**Aim of the exercise**
Please copy out the entries below exactly, beginning with the line that contains "bcfgw_q <= 3'd4;" and ending with the line that contains "wptr_d = '0;", and include nothing outside that span.

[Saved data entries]

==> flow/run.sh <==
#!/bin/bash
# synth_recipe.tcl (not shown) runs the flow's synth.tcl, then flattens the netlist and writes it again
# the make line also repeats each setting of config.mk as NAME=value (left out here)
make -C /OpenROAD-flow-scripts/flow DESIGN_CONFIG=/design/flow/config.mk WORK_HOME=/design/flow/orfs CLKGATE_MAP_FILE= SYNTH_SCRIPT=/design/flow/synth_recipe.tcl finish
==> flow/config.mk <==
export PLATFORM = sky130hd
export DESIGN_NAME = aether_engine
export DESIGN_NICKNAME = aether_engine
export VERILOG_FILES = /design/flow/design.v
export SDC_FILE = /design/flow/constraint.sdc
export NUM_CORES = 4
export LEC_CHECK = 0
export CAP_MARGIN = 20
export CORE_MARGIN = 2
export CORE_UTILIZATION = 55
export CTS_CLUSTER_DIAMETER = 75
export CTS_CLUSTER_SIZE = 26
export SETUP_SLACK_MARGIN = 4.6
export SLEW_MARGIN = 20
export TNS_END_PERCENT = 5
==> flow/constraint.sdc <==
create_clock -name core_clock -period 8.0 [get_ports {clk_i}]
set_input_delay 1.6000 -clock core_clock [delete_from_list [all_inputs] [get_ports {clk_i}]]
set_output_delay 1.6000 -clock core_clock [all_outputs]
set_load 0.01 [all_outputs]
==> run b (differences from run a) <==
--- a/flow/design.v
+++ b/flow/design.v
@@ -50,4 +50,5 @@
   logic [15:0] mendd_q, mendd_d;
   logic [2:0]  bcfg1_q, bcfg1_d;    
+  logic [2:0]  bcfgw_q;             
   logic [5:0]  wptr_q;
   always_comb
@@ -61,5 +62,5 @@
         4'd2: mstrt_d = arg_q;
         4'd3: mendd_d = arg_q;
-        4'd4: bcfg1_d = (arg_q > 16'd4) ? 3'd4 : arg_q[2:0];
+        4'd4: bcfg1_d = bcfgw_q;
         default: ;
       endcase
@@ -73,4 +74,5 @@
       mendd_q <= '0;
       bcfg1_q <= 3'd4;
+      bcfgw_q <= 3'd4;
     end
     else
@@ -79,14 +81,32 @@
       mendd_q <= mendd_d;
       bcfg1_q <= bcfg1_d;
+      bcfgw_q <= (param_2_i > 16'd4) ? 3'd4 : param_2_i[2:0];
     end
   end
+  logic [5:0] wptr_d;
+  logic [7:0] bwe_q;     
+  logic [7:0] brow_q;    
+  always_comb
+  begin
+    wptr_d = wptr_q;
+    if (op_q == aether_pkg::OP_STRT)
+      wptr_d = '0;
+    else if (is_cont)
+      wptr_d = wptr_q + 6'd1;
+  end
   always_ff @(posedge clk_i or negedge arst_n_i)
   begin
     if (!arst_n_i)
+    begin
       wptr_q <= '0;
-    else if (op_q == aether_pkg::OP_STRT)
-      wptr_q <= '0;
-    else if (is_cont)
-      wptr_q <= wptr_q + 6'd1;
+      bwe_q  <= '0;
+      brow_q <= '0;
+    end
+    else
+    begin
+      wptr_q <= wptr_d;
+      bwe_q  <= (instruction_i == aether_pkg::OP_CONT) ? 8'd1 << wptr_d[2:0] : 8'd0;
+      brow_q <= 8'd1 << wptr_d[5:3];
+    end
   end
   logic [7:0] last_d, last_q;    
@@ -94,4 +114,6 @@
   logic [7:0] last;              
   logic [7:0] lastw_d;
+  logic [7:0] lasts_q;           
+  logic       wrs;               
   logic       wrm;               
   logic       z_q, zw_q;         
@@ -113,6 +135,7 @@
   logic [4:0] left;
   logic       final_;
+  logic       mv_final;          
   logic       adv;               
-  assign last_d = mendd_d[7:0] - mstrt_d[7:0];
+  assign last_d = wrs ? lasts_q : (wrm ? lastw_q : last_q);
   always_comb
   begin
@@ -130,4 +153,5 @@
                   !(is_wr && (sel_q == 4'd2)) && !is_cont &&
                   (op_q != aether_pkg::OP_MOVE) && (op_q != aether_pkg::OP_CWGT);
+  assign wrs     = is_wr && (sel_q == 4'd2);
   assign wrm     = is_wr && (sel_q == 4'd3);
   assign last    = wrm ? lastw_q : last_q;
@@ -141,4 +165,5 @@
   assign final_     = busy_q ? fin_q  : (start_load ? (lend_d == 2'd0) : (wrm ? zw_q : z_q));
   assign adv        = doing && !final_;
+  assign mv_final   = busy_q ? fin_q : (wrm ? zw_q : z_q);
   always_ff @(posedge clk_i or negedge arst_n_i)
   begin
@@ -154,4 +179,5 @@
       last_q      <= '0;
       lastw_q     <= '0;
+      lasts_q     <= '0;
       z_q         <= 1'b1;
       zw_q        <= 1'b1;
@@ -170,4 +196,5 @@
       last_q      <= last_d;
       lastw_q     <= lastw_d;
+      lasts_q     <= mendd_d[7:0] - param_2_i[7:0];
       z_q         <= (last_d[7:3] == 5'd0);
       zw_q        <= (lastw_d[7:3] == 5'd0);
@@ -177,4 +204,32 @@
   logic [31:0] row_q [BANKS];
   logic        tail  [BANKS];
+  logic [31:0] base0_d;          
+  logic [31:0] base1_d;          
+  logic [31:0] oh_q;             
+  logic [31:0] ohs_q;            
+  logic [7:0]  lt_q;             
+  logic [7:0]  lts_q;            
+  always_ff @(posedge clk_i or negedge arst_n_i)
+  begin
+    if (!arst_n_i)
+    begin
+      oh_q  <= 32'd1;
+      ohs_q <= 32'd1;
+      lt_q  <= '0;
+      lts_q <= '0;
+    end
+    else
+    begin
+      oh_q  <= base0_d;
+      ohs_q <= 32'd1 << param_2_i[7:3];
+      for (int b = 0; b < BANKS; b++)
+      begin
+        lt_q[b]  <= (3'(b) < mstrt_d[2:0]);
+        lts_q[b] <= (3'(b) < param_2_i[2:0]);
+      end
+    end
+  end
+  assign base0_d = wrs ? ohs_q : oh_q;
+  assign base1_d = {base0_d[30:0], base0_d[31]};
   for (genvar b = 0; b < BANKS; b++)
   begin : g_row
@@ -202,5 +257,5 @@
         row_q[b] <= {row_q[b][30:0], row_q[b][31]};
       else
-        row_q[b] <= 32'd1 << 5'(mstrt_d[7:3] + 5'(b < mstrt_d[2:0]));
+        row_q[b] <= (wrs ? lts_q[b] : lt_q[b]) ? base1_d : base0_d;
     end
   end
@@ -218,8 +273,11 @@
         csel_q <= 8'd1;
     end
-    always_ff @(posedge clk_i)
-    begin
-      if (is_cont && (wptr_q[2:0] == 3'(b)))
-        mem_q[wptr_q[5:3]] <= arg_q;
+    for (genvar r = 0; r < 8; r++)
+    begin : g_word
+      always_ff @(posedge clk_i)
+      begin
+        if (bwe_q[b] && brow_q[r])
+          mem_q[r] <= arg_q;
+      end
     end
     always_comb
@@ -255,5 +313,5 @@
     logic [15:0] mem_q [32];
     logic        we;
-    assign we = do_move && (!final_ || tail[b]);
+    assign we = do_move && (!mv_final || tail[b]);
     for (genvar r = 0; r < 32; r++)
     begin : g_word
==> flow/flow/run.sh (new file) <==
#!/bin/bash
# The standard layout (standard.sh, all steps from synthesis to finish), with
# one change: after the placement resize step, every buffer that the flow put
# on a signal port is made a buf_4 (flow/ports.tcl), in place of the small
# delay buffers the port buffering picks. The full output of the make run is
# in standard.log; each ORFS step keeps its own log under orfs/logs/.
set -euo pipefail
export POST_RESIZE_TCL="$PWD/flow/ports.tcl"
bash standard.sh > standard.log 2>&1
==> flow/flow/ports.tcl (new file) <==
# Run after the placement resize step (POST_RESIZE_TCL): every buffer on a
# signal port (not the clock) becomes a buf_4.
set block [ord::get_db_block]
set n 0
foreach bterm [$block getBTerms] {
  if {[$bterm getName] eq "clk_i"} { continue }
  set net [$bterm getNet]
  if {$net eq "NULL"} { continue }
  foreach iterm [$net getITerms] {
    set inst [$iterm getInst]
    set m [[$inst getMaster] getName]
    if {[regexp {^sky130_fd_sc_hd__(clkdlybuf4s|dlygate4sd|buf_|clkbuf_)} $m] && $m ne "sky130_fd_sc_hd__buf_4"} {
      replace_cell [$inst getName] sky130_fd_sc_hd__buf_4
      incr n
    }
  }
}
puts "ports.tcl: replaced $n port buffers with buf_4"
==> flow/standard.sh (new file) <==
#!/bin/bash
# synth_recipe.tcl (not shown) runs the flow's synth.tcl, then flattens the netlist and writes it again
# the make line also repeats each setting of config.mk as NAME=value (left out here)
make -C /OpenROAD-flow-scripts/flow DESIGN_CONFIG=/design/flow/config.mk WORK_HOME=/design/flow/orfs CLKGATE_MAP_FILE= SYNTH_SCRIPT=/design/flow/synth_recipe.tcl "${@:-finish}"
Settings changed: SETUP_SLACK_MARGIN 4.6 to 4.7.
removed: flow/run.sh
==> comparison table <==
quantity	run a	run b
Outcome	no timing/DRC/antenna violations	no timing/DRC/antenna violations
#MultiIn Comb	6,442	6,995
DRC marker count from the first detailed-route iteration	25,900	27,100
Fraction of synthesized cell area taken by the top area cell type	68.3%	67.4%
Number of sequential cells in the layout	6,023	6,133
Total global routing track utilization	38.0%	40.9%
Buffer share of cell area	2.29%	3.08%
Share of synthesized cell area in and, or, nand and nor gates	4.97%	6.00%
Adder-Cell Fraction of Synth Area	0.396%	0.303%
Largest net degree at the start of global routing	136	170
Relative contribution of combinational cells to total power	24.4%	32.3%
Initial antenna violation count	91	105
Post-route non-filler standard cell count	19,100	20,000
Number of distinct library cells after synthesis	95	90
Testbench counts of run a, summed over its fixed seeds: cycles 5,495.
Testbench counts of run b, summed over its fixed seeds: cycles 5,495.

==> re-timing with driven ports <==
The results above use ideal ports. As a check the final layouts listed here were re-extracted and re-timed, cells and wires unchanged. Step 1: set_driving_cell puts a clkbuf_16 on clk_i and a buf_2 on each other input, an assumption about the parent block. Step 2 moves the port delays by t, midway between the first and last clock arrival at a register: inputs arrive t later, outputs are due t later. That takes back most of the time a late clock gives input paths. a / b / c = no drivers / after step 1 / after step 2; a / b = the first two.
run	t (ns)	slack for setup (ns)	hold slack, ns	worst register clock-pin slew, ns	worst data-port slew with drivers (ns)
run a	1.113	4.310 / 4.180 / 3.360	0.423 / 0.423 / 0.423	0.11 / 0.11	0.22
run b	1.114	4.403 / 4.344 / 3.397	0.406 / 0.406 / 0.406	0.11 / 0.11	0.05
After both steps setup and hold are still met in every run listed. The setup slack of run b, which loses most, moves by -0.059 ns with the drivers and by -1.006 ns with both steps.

**Expected answer**
+      bcfgw_q <= 3'd4;
     end
     else
@@ -79,14 +81,32 @@
       mendd_q <= mendd_d;
       bcfg1_q <= bcfg1_d;
+      bcfgw_q <= (param_2_i > 16'd4) ? 3'd4 : param_2_i[2:0];
     end
   end
+  logic [5:0] wptr_d;
+  logic [7:0] bwe_q;     
+  logic [7:0] brow_q;    
+  always_comb
+  begin
+    wptr_d = wptr_q;
+    if (op_q == aether_pkg::OP_STRT)
+      wptr_d = '0;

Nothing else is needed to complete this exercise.